ECLI:NL:RBHAA:2007:BC4726
Rechtbank Haarlem
- Eerste aanleg - meervoudig
- W.C.J. Robert
- H.J.M Burg
- C. Hummel
- Rechtspraak.nl
Vrijspraak voorhanden hebben van versnijdingsmiddelen in drugszaken
In deze zaak heeft de Rechtbank Haarlem op 8 oktober 2007 uitspraak gedaan in een strafzaak tegen een verdachte die beschuldigd werd van het voorhanden hebben van versnijdingsmiddelen voor drugs.
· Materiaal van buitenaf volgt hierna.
File: src/rtl/txc_pkg.sv
package txc_pkg;

  // Frame opener for a transmit-FIFO write: register space, write, FIFO address
  localparam logic [7:0] FIFO_WR_HDR = 8'h3E;
  // Transmit strobe address
  localparam logic [7:0] STROBE_TX   = 8'h04;
  // Value written in place of the check sequence
  localparam logic [7:0] FCS_FILL    = 8'h00;

  typedef enum logic [3:0] {
    S_BOOT,
    S_GUARD,
    S_IDLE,
    S_LOAD,
    S_CCA,
    S_BACKOFF,
    S_STROBE,
    S_SFD_HI,
    S_SFD_LO
  } txc_state_t;

  // Clock cycles in one symbol period
  function automatic int ticks_per_symbol(input int clk_hz, input int sym_us);
    return (clk_hz / 1_000_000) * sym_us;
  endfunction

  // Length byte: source, destination, payload and two check bytes
  function automatic int mpdu_len(input int pay_bytes);
    return pay_bytes + 4;
  endfunction

  // Bytes in the FIFO-load session: opener, length byte, then the MPDU
  function automatic int load_bytes(input int pay_bytes);
    return mpdu_len(pay_bytes) + 2;
  endfunction

endpackage

File: src/rtl/txc_lfsr.sv
module txc_lfsr #(
  parameter int          W    = 16,
  parameter logic [15:0] TAPS = 16'hB400,
  parameter logic [15:0] SEED = 16'hACE1
) (
  input  logic         clk,
  input  logic         rst_n,
  output logic [W-1:0] state
);

  logic [W-1:0] nxt;

  // Galois form: shift right, fold the tap mask in when the low bit is set
  always_comb begin
    nxt = {1'b0, state[W-1:1]};
    if (state[0]) nxt = nxt ^ TAPS[W-1:0];
  end

  always_ff @(posedge clk or negedge rst_n) begin
    if (!rst_n) state <= SEED[W-1:0];
    else        state <= nxt;
  end

endmodule

File: src/rtl/txc_symtimer.sv
module txc_symtimer #(
  parameter int TICKS = 16,
  parameter int CNT_W = 5
) (
  input  logic             clk,
  input  logic             rst_n,
  input  logic             start,
  input  logic [CNT_W-1:0] n_syms,
  output logic             expire,
  output logic             busy
);

  localparam int TW = (TICKS > 1) ? $clog2(TICKS) : 1;

  logic [TW-1:0]    tick;
  logic [CNT_W-1:0] left;
  logic             active;
  logic             tick_wrap;

  assign tick_wrap = active && (tick == '0);
  // Fires in the final cycle of the last symbol: n_syms*TICKS edges after start
  assign expire    = tick_wrap && (left == CNT_W'(1));
  assign busy      = active;

  always_ff @(posedge clk or negedge rst_n) begin
    if (!rst_n) begin
      tick   <= '0;
      left   <= '0;
      active <= 1'b0;
    end else if (start) begin
      tick   <= TW'(TICKS - 1);
      left   <= n_syms;
      active <= 1'b1;
    end else if (tick_wrap) begin
      tick <= TW'(TICKS - 1);
      left <= left - CNT_W'(1);
      if (left == CNT_W'(1)) active <= 1'b0;
    end else if (active) begin
      tick <= tick - TW'(1);
    end
  end

endmodule

File: src/rtl/txc_frame_sel.sv
module txc_frame_sel
  import txc_pkg::*;
#(
  parameter int PAY_BYTES = 12,
  parameter int IDX_W     = 5
) (
  input  logic [IDX_W-1:0]       idx,
  input  logic [7:0]             src,
  input  logic [7:0]             dst,
  input  logic [PAY_BYTES*8-1:0] payload,
  output logic [7:0]             byte_o
);

  localparam int          LEN_VAL = mpdu_len(PAY_BYTES);
  localparam logic [7:0]  LEN_B   = 8'(LEN_VAL);

  logic [7:0] pb [PAY_BYTES];

  for (genvar g = 0; g < PAY_BYTES; g++) begin : g_unpack
    assign pb[g] = payload[g*8 +: 8];
  end

  always_comb begin
    byte_o = FCS_FILL;
    if      (idx == IDX_W'(0)) byte_o = FIFO_WR_HDR;
    else if (idx == IDX_W'(1)) byte_o = LEN_B;
    else if (idx == IDX_W'(2)) byte_o = src;
    else if (idx == IDX_W'(3)) byte_o = dst;
    else begin
      for (int k = 0; k < PAY_BYTES; k++) begin
        if (idx == IDX_W'(k + 4)) byte_o = pb[k];
      end
    end
  end

endmodule

File: src/rtl/tx_backoff_ctrl.sv
module tx_backoff_ctrl
  import txc_pkg::*;
#(
  parameter int          CLK_HZ     = 100_000_000,
  parameter int          SYM_US     = 16,
  parameter int          PAY_BYTES  = 12,
  parameter int          GUARD_SYMS = 12,
  parameter int          BO_LOG2    = 4,
  parameter logic [15:0] LFSR_SEED  = 16'hACE1
) (
  input  logic                   clk,
  input  logic                   rst_n,
  input  logic [7:0]             own_addr,
  input  logic [7:0]             tx_dest,
  input  logic [PAY_BYTES*8-1:0] tx_payload,
  input  logic                   tx_start,
  output logic                   tx_ready,
  output logic                   spi_req,
  output logic                   spi_first,
  output logic                   spi_last,
  output logic [7:0]             spi_byte,
  input  logic                   spi_done,
  input  logic                   cca,
  input  logic                   sfd
);

  localparam int TICKS  = ticks_per_symbol(CLK_HZ, SYM_US);
  localparam int NBYTES = load_bytes(PAY_BYTES);
  localparam int IDX_W  = $clog2(NBYTES);
  localparam int BO_MAX = 1 << BO_LOG2;
  localparam int SYM_W  = $clog2(((GUARD_SYMS > BO_MAX) ? GUARD_SYMS : BO_MAX) + 1);

  txc_state_t             state, state_nx;
  logic [IDX_W-1:0]       idx;
  logic [7:0]             src_q, dst_q;
  logic [PAY_BYTES*8-1:0] pay_q;
  logic [7:0]             load_byte;
  logic [15:0]            lfsr_q;
  logic [SYM_W-1:0]       backoff_syms;
  logic [SYM_W-1:0]       tmr_syms;
  logic                   tmr_start, tmr_done, tmr_busy;
  logic                   last_idx;

  // Named internal events, brought out for the checker
  logic ev_accept, ev_strobe, ev_backoff_start, ev_tx_end, in_air;

  txc_lfsr #(.W(16), .TAPS(16'hB400), .SEED(LFSR_SEED)) u_lfsr (
    .clk   (clk),
    .rst_n (rst_n),
    .state (lfsr_q)
  );

  txc_symtimer #(.TICKS(TICKS), .CNT_W(SYM_W)) u_tmr (
    .clk    (clk),
    .rst_n  (rst_n),
    .start  (tmr_start),
    .n_syms (tmr_syms),
    .expire (tmr_done),
    .busy   (tmr_busy)
  );

  txc_frame_sel #(.PAY_BYTES(PAY_BYTES), .IDX_W(IDX_W)) u_sel (
    .idx     (idx),
    .src     (src_q),
    .dst     (dst_q),
    .payload (pay_q),
    .byte_o  (load_byte)
  );

  // Backoff drawn from the low LFSR bits: 1 .. 2**BO_LOG2 symbols
  assign backoff_syms = SYM_W'(lfsr_q[BO_LOG2-1:0]) + SYM_W'(1);

  assign last_idx         = (idx == IDX_W'(NBYTES - 1));
  assign ev_accept        = (state == S_IDLE) && tx_start;
  assign ev_strobe        = (state == S_STROBE);
  assign ev_backoff_start = (state == S_CCA) && !cca;
  assign ev_tx_end        = (state == S_SFD_LO) && !sfd;
  assign in_air           = (state == S_SFD_HI) || (state == S_SFD_LO);

  assign tmr_start = (state == S_BOOT) || ev_backoff_start || ev_tx_end;
  assign tmr_syms  = ev_backoff_start ? backoff_syms : SYM_W'(GUARD_SYMS);

  always_comb begin
    state_nx = state;
    unique case (state)
      S_BOOT:    state_nx = S_GUARD;
      S_GUARD:   if (tmr_done) state_nx = S_IDLE;
      S_IDLE:    if (tx_start) state_nx = S_LOAD;
      S_LOAD:    if (spi_done && last_idx) state_nx = S_CCA;
      S_CCA:     state_nx = cca ? S_STROBE : S_BACKOFF;
      S_BACKOFF: if (tmr_done) state_nx = S_CCA;
      S_STROBE:  if (spi_done) state_nx = S_SFD_HI;
      S_SFD_HI:  if (sfd) state_nx = S_SFD_LO;
      S_SFD_LO:  if (!sfd) state_nx = S_GUARD;
      default:   state_nx = S_BOOT;
    endcase
  end

  always_ff @(posedge clk or negedge rst_n) begin
    if (!rst_n) state <= S_BOOT;
    else        state <= state_nx;
  end

  always_ff @(posedge clk or negedge rst_n) begin
    if (!rst_n) begin
      idx   <= '0;
      src_q <= '0;
      dst_q <= '0;
      pay_q <= '0;
    end else begin
      if (ev_accept) begin
        idx   <= '0;
        src_q <= own_addr;
        dst_q <= tx_dest;
        pay_q <= tx_payload;
      end else if ((state == S_LOAD) && spi_done && !last_idx) begin
        idx <= idx + IDX_W'(1);
      end
    end
  end

  assign tx_ready  = (state == S_IDLE);
  assign spi_req   = (state == S_LOAD) || ev_strobe;
  assign spi_byte  = ev_strobe ? STROBE_TX : load_byte;
  assign spi_first = ev_strobe || ((state == S_LOAD) && (idx == '0));
  assign spi_last  = ev_strobe || ((state == S_LOAD) && last_idx);

endmodule

File: config.mk
export PLATFORM = sky130hd
export DESIGN_NAME = tx_backoff_ctrl
export DESIGN_NICKNAME = d
export VERILOG_FILES = /design/src/rtl/txc_pkg.sv /design/src/rtl/txc_lfsr.sv /design/src/rtl/txc_symtimer.sv /design/src/rtl/txc_frame_sel.sv /design/src/rtl/tx_backoff_ctrl.sv
export SDC_FILE = /design/constraint.sdc
export NUM_CORES = 1
export LEC_CHECK = 0
export ABC_AREA = 1
export CORE_ASPECT_RATIO = 2
export CORE_MARGIN = 2
export CORE_UTILIZATION = 49
export DETAILED_ROUTE_END_ITERATION = 8
export PLACE_DENSITY = 0.73
export RECOVER_POWER = 50
export SETUP_SLACK_MARGIN = 0.1
export SYNTH_ARGS = -nofsm -noshare
export SYNTH_HDL_FRONTEND = slang
export SYNTH_HIERARCHICAL = 1
export SYNTH_SLANG_ARGS = --single-unit
File: constraint.sdc
create_clock -name clk -period 2.2 [get_ports clk]
set_input_delay 0.44 -clock clk [delete_from_list [all_inputs] [get_ports clk]]
set_output_delay 0.44 -clock clk [all_outputs]
set_load 0.005 [all_outputs]
==> impl_metrics.ini <==
[worst_setup_path]
cp_top_family = simple AND/OR/NAND/NOR gates
crit_arrival_ns = 2.47
crit_start = idx[0]
worstPathRequired_ns = 1.76
max_stage_delay_ns = 0.51
crit_type = flip-flop to output pin
cp.depth = 11
cp-start-kind = flip-flop
reg2reg_depth = 18
timing.rr.start = idx[0]
cp_max_fo = 6
path_cells = buf_6, nand3_4, buf_4, nor2_4, buf_4, inv_1, or2_2, nand2_1, nand4_1, or2_4, buf_6
crit_buf_inv = 5
crit_slowest_cell = dfrtp_2
worstSetupEndpointType = output pin

[min_path]
min_from = u_lfsr/state[4]
hp-class = flip-flop to flip-flop
hold_depth = 0

[die]
core_area_sq_um = 15620
initial_core_util_pct = 49.58
rows = 65
design.die.area_sq_um = 16880
dieHeight_um = 181.8
ios = 130
die-width_um = 92.89

[finish]
antenna_cells = 0
seqCellArea_sq_um = 3870
design_area_sq_um = 10710
num-fill-cells = 1225
multiInputGateArea_sq_um = 3635
drive_gt1_share_pct = 20.76
area.growth.synth_to_final_pct = 38.38
final_cell_mix = 516 x nand2_1, 141 x dfrtp_1, 116 x clkdlybuf4s50_1
final_cells = 1468
layout.cells.most_common = nand2_1
post-route-util_pct = 68.61
nets = 1380

[synth]
syn_nets = 1169
synth_area_per_cell_sq_um = 7.423
yosys_warnings = 6
syn_area_sq_um = 7742
syn_inst = 1043

[timing]
skew_ns = 0.007617
worst_slew_pin_slew_ns = 1.140
timing.slew.headroom_pct = 24.00
max_freq_ghz = 0.3434
maxSlewViolCount = 0
setup_viol = 14
finalCriticalPeriod_ns = 2.912
hold_viol_final = 0
rsz0062_at_grt = yes
final.period_utilization_pct = 132.4
finalSetupTns_ns = -6.740
timing.hold.ws_ns = 0.3503
fin_ws_ns = -0.7123

[grt]
grt_pass1_wl_um = 35000
antenna_found_initial = 0
track_usage_pct = 26.19
grt-ovfl-total = 0
grt_start_max_net_pins = 69
grt_pass1_vias = 7437

[placement]
placedCellCount = 1400
place_area_sq_um = 9573
numPortBuffers = 129
dp_hpwl_um = 14630
place.gp.congestion = 0.8809

[routing]
drt.antenna.violating_nets = 0
drt_iter0_drc = 537
wl_um = 21160
routed_via_density = 4.980
routedWlPerCell_um = 14.41
drc = 0
drt-pass1-iter-count = 7
vias = 7310

[run_status]
outcome = complete, but fails checks
violations = negative setup slack

[cts]
cts_max_path_buffers = 2
numClockSinks = 154
cts.reportedPaths.clkPinSlew_ns = 0.07
cts_buffers = 17
cts_max_level = 4
ctsRootBufferMaster = clkbuf_16
clkLatencyLatePin_ns = 0.43
cts_tree = built

[power]
leakagePower_nw = 5.765
power.density_nw_per_um2 = 556.0
vdd_ir_drop_max_uv = 497.5

[job]
drv_cap = 0
[worst reg2reg max path, delay by kind of cell (launching register included)]
family / cells / cell delay, ns
buf+inv: 11 / 1.33
flops: 1 / 0.50
simple gates: 5 / 0.36
fa+ha+maj: 1 / 0.16
compound gates: 1 / 0.08
[report_power, final]
part / leakage [nW] / internal (W) / total (W) / switching (W)
logic: 3.43 / 0.000184 / 0.000275 / 0.0000909
registers: 2.05 / 0.00283 / 0.00283 / 0
clock network: 0.284 / 0.00151 / 0.00285 / 0.00134
[timing repair]
| item | in CTS | in global routing |
|---|---|---|
| setup buffers | 32 | 3 |
| gates resized for setup | 130 | 30 |
| pin swaps | 57 | 45 |
| hold buffers | 1 | 0 |
| setup endpoints to repair | 12 | 24 |
| endpoints found under the hold margin | 42 | 0 |
[layer usage]
metal	part of all wire [%]	up-vias	global-route usage (%)
met4	3.4	0	12.71
li1	-	3606	-
met5	0	-	0
met2	49	298	43.19
met3	5.8	59	4.564
met1	41	3347	33.06
[state kept, by name, summed over array words and instances (netlist names)]
| register | flops |
|---|---|
| dst_q | 8 |
| u_lfsr/state | 16 |
| state | 4 |
| u_tmr/tick | 11 |
| src_q | 8 |
| u_tmr/busy | 1 |
| u_tmr/left | 5 |
| idx | 5 |
| pay_q | 96 |
[worst paths after layout]
check                                  endpoint  slack [ns]
worst min register to register  u_lfsr/state[3]        0.35
worst max register to register         state[0]       -0.28
worst max-delay path                spi_byte[2]       -0.71
worst min-delay path            u_lfsr/state[3]        0.35
max in group asynchronous              state[3]        0.21
min in group asynchronous              pay_q[3]        0.77
[cell type report]
class	instances	area share, %
sequential	154	36.12
multi-input combinational	767	33.93
clock inverter	15	1.343
inverter	90	3.258
clock buffer	17	3.971
tap	201	2.347
timing repair buffer	224	19.04
[per-stage QoR]
stage                     total power, W  worst slack [ns]
after floorplan                 0.002887            0.1415
after global placement          0.003167           -0.5468
after detailed placement        0.003170           -0.6748
after CTS                       0.006020           -0.7053
after global routing            0.006150           -0.8321
final                           0.005957           -0.7123
No activity file was read; power rests on OpenSTA's default activity.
De verdachte werd ervan beschuldigd op 13 juni 2007 op Schiphol, samen met een medeverdachte, een aanzienlijke hoeveelheid stoffen te hebben vervoerd die bestemd zouden zijn voor het bereiden van heroïne of cocaïne. De aangetroffen stoffen bestonden uit ongeveer 10.022,40 gram paracetamol en cafeïne, en 9.944,30 gram fenacetine. De rechtbank heeft in haar overwegingen gekeken naar de aard van de stoffen en de context waarin deze werden aangetroffen. De raadsman van de verdachte voerde aan dat de stoffen niet uitsluitend voor het versnijden van drugs gebruikt konden worden, maar ook voor andere doeleinden. De rechtbank heeft vastgesteld dat er geen bewijs was dat de verdachte wist of redelijkerwijs moest vermoeden dat de stoffen bestemd waren voor het versnijden van drugs. De rechtbank oordeelde dat, hoewel de verdachte reden had om te vermoeden dat hij iets illegaals vervoerde, er onvoldoende bewijs was dat hij bewust de aanmerkelijke kans had aanvaard dat hij versnijdingsmiddelen voorhanden had. Daarom werd de verdachte vrijgesproken van de tenlastelegging. De rechtbank gelastte tevens de teruggave van in beslag genomen goederen aan de verdachte.